正しい使い方を認識させる。8ステップセールストーク (5)

セールストーク
今でこそ、いくつかの会社が同じような商品を出すほど、ニーズのある商品になっていますが、「ポッカレモン100」の発売当初はあまり売れなかったそうです。

そこで、多くの人にレモン果汁のことを知ってもらうために、当時のポッカコーポレーションは、この商品を使ったレシピ(使い方)を開発する専門の部門をつくりました。




料理教室も開き、レモンを使った料理、つまりは“商品の有効な活用の仕方”を公開していったのです。

これらの取り組みにより、お客様が“今まで気付かなかった商品のたくさんの用途を知り”、商品に対する価値が高まっていきました。

つまり、ポッカコーポレーションが行ったのは、“プロ”として、素人では思いつかない、考えにくい使用方法、そして、有効な活用方法を提供(説明)し、お客様に商品の価値に気付かせたことです。

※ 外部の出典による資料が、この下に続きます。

[src/rtl/rx_iq_packer.sv]
// -----------------------------------------------------------------------------
// rx_iq_packer
// Packs parallel ADC I/Q samples into 32-bit stream words for the
// stream-to-AXI bridge. Every capture session is padded with zero words so
// the session length is a whole number of BURST_WORDS-word bursts.
//
// Ports:
//   Sclk      stream clock, rising edge
//   rst       synchronous active-high reset (aborts a session, no flush)
//   en        capture enable level
//   mode      0=IQ, 1=I-only packed pairs, 2=test counter, 3=as 0
//   adc_i     I sample, IW-bit two's complement
//   adc_q     Q sample, IW-bit two's complement
//   adc_valid sample strobe
//   Sin       packed word to the bridge
//   Ien       one-cycle write strobe qualifying Sin
//   sync      one-cycle pulse at session start (ARM)
//   busy      high whenever the packer is not IDLE
//   scnt      samples accepted this session
//   wcnt      words emitted this session, pads included
// -----------------------------------------------------------------------------
module rx_iq_packer
    import rx_pkg::*;
#(
    parameter int unsigned IW          = 12,
    parameter int unsigned BURST_WORDS = BURST_WORDS_DEFAULT
) (
    input  logic          Sclk,
    input  logic          rst,
    input  logic          en,
    input  logic [1:0]    mode,
    input  logic [IW-1:0] adc_i,
    input  logic [IW-1:0] adc_q,
    input  logic          adc_valid,
    output logic [31:0]   Sin,
    output logic          Ien,
    output logic          sync,
    output logic          busy,
    output logic [31:0]   scnt,
    output logic [31:0]   wcnt
);

    localparam logic [31:0] BURST_MASK = 32'(BURST_WORDS - 1);

    state_e      state_q, state_n;
    mode_e       mode_q, mode_n;
    logic [15:0] hold_q, hold_n;
    logic        pend_q, pend_n;
    logic [31:0] sin_n, scnt_n, wcnt_n;
    logic        ien_n, sync_n, busy_n;
    logic [15:0] i16, q16;

    assign i16 = sext(16'(adc_i), IW);
    assign q16 = sext(16'(adc_q), IW);

    // All outputs are computed one cycle ahead from the next state so that
    // they leave the module straight from flops.
    always_comb begin
        state_n = state_q;
        mode_n  = mode_q;
        hold_n  = hold_q;
        pend_n  = pend_q;
        sin_n   = '0;
        ien_n   = 1'b0;
        sync_n  = 1'b0;
        scnt_n  = scnt;
        wcnt_n  = wcnt;

        unique case (state_q)
            IDLE: begin
                if (en) begin
                    state_n = ARM;
                    sync_n  = 1'b1;
                    scnt_n  = '0;
                    wcnt_n  = '0;
                    pend_n  = 1'b0;
                    hold_n  = '0;
                    mode_n  = (mode_e'(mode) == MODE_RSVD) ? MODE_IQ : mode_e'(mode);
                end
            end

            ARM: begin
                state_n = RUN;
            end

            RUN: begin
                if (!en) begin
                    state_n = FLUSH;
                end
                if (adc_valid) begin
                    scnt_n = scnt + 32'd1;
                    unique case (mode_q)
                        MODE_IPACK: begin
                            if (pend_q) begin
                                sin_n  = {i16, hold_q};
                                ien_n  = 1'b1;
                                pend_n = 1'b0;
                            end else begin
                                hold_n = i16;
                                pend_n = 1'b1;
                            end
                        end
                        MODE_TEST: begin
                            sin_n = wcnt;
                            ien_n = 1'b1;
                        end
                        default: begin
                            sin_n = {q16, i16};
                            ien_n = 1'b1;
                        end
                    endcase
                end
            end

            FLUSH: begin
                // Pending half word first, then zero pads until aligned; the
                // aligned cycle itself emits nothing and returns to IDLE.
                if (pend_q) begin
                    sin_n  = {16'h0000, hold_q};
                    ien_n  = 1'b1;
                    pend_n = 1'b0;
                end else if ((wcnt & BURST_MASK) != 32'd0) begin
                    ien_n = 1'b1;
                end else begin
                    state_n = IDLE;
                end
            end

            default: state_n = IDLE;
        endcase

        if (ien_n) begin
            wcnt_n = wcnt + 32'd1;
        end

        busy_n = (state_n != IDLE);
    end

    always_ff @(posedge Sclk) begin
        if (rst) begin
            state_q <= IDLE;
            mode_q  <= MODE_IQ;
            hold_q  <= '0;
            pend_q  <= 1'b0;
            Sin     <= '0;
            Ien     <= 1'b0;
            sync    <= 1'b0;
            busy    <= 1'b0;
            scnt    <= '0;
            wcnt    <= '0;
        end else begin
            state_q <= state_n;
            mode_q  <= mode_n;
            hold_q  <= hold_n;
            pend_q  <= pend_n;
            Sin     <= sin_n;
            Ien     <= ien_n;
            sync    <= sync_n;
            busy    <= busy_n;
            scnt    <= scnt_n;
            wcnt    <= wcnt_n;
        end
    end

endmodule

お客様は、このようなレシピを知ることにより、「レモン汁にもそんな使い方があったのか」とか、「レモンって、そんな効果まであるのか」という気づきを得ることが出来ました。

こうなるとレモン汁は、「多彩な調味料」、「健康食品」というポジションを確立したことになります。

今ではこのように、“商品の使い方”を提供し、“商品価値に気付いてもらう”という方法で成功している会社はたくさんあります。

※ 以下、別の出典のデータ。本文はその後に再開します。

<file path="src/rtl/button_press_fsm.sv">
// button_press_fsm: turns a debounced button level into single-cycle events
// (press, short press, long press, auto-repeat, release) plus a held level.
// All outputs are registered. Reset is synchronous and active-high.
// Optional feature macro: AUTO_REPEAT_EN. When it is defined, HELD emits
// periodic repeat/step pulses. When it is undefined, repeat stays 0, step
// equals press, and the counter stays at 0 in HELD.
//
// state   | meaning
// --------+-------------------------------------------------------------
// IDLE    | button released, waiting for a press
// PRESSED | button down, counting toward the long-press threshold
// HELD    | long press reached, waiting for release (auto-repeat if enabled)

module button_press_fsm #(
  parameter int LONG_TIME   = 99999999,
  parameter int REPEAT_TIME = 24999999
) (
  input  logic i_clk,
  input  logic i_rst,
  input  logic i_debounced,
  output logic o_press,
  output logic o_short_press,
  output logic o_long_press,
  output logic o_repeat,
  output logic o_release,
  output logic o_step,
  output logic o_held
);

  localparam logic [26:0] LONG_TC   = 27'(LONG_TIME - 1);
  localparam logic [26:0] REPEAT_TC = 27'(REPEAT_TIME - 1);

  // Reject thresholds that the 27-bit counter cannot represent.
  if (LONG_TIME < 2 || LONG_TIME > 134217727 ||
      REPEAT_TIME < 1 || REPEAT_TIME > 134217727) begin : g_bad_params
    $error("button_press_fsm: LONG_TIME or REPEAT_TIME out of range");
  end

  typedef enum logic [1:0] {
    ST_IDLE    = 2'd0,
    ST_PRESSED = 2'd1,
    ST_HELD    = 2'd2
  } state_t;

  state_t      r_state, w_state_nxt;
  logic [26:0] r_count, w_count_nxt;
  logic        r_press, r_short_press, r_long_press, r_repeat;
  logic        r_release, r_step, r_held;
  logic        w_press_nxt, w_short_nxt, w_long_nxt, w_repeat_nxt;
  logic        w_release_nxt, w_step_nxt, w_held_nxt;

  // State, counter and output registers; reset overrides every other event.
  always_ff @(posedge i_clk) begin
    if (i_rst) begin
      r_state       <= ST_IDLE;
      r_count       <= '0;
      r_press       <= 1'b0;
      r_short_press <= 1'b0;
      r_long_press  <= 1'b0;
      r_repeat      <= 1'b0;
      r_release     <= 1'b0;
      r_step        <= 1'b0;
      r_held        <= 1'b0;
    end else begin
      r_state       <= w_state_nxt;
      r_count       <= w_count_nxt;
      r_press       <= w_press_nxt;
      r_short_press <= w_short_nxt;
      r_long_press  <= w_long_nxt;
      r_repeat      <= w_repeat_nxt;
      r_release     <= w_release_nxt;
      r_step        <= w_step_nxt;
      r_held        <= w_held_nxt;
    end
  end

  // Next-state, counter and pulse decode; release is checked before the
  // terminal count so a release on that edge suppresses long/repeat.
  always_comb begin
    w_state_nxt   = r_state;
    w_count_nxt   = r_count;
    w_press_nxt   = 1'b0;
    w_short_nxt   = 1'b0;
    w_long_nxt    = 1'b0;
    w_repeat_nxt  = 1'b0;
    w_release_nxt = 1'b0;
    case (r_state)
      ST_IDLE: begin
        if (i_debounced) begin
          w_press_nxt = 1'b1;
          w_count_nxt = '0;
          w_state_nxt = ST_PRESSED;
        end
      end
      ST_PRESSED: begin
        if (!i_debounced) begin
          w_release_nxt = 1'b1;
          w_short_nxt   = 1'b1;
          w_state_nxt   = ST_IDLE;
        end else if (r_count == LONG_TC) begin
          w_long_nxt  = 1'b1;
          w_count_nxt = '0;
          w_state_nxt = ST_HELD;
        end else begin
          w_count_nxt = r_count + 27'd1;
        end
      end
      ST_HELD: begin
        if (!i_debounced) begin
          w_release_nxt = 1'b1;
          w_state_nxt   = ST_IDLE;
        end else begin
`ifdef AUTO_REPEAT_EN
          if (r_count == REPEAT_TC) begin
            w_repeat_nxt = 1'b1;
            w_count_nxt  = '0;
          end else begin
            w_count_nxt = r_count + 27'd1;
          end
`else
          w_count_nxt = '0;
`endif
        end
      end
      default: begin
        w_state_nxt = ST_IDLE;
        w_count_nxt = '0;
      end
    endcase
    w_step_nxt = w_press_nxt | w_repeat_nxt;
    // held stays high through the cycle that carries the release pulse.
    w_held_nxt = (w_state_nxt != ST_IDLE) | w_release_nxt;
  end

`ifndef AUTO_REPEAT_EN
  // Without auto-repeat the repeat terminal count is never compared.
  logic [26:0] w_repeat_tc_unused;
  assign w_repeat_tc_unused = REPEAT_TC;
`endif

  assign o_press       = r_press;
  assign o_short_press = r_short_press;
  assign o_long_press  = r_long_press;
  assign o_repeat      = r_repeat;
  assign o_release     = r_release;
  assign o_step        = r_step;
  assign o_held        = r_held;

endmodule

</file>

営業活動においても、ポッカレモン100のように、お客様がなかなか知りえないメリットや気づきを情報として発信できれば、インパクトを感じてくれます。

あなたはプロとして、そのような情報を与えられるように考えなくてはいけません。

そのため、このパートでは、次の手順でトークを考えます。

① あなたの商品の特徴(特に他社と差別化している部分)をいくつか挙げる。

② ①で挙げたそれぞれの特長を活用し、成功したお客様の事例、お客様から頂いた喜びの声を伝える。

前のパートで聞き出した お客様の情報をもとに、数ある他のお客様の事例の中から、参考になる成功事例を選んで紹介することが重要になります。

商品を使ったお客様の成功事例を紹介したことにより、お客様は、商品に有利な判断基準を持ちやすくなります。

実はこれ、お客様がまだ商品の詳しい説明を受けていない状態だからこそ、不要に身構えることなく、素直に聞くことができるのです。

もし商品説明をしたあとであれば、お客様は商品の自慢話を聞かされているかのような感覚に陥ってしまいます。

私の経験上、商品説明前に事例を見せたほうが、お客様の顔に“ワクワク感”が出やすいです。

さらに、期待感を持った状態で、商品説明を聞いてくれるので、より雰囲気が良くなります。

「正しい使い方を認識させる」ステップで、どのように成功事例を紹介すれば、あなたの商品について上手にお膳立て(下準備)できるのか、トークを考えてみてください。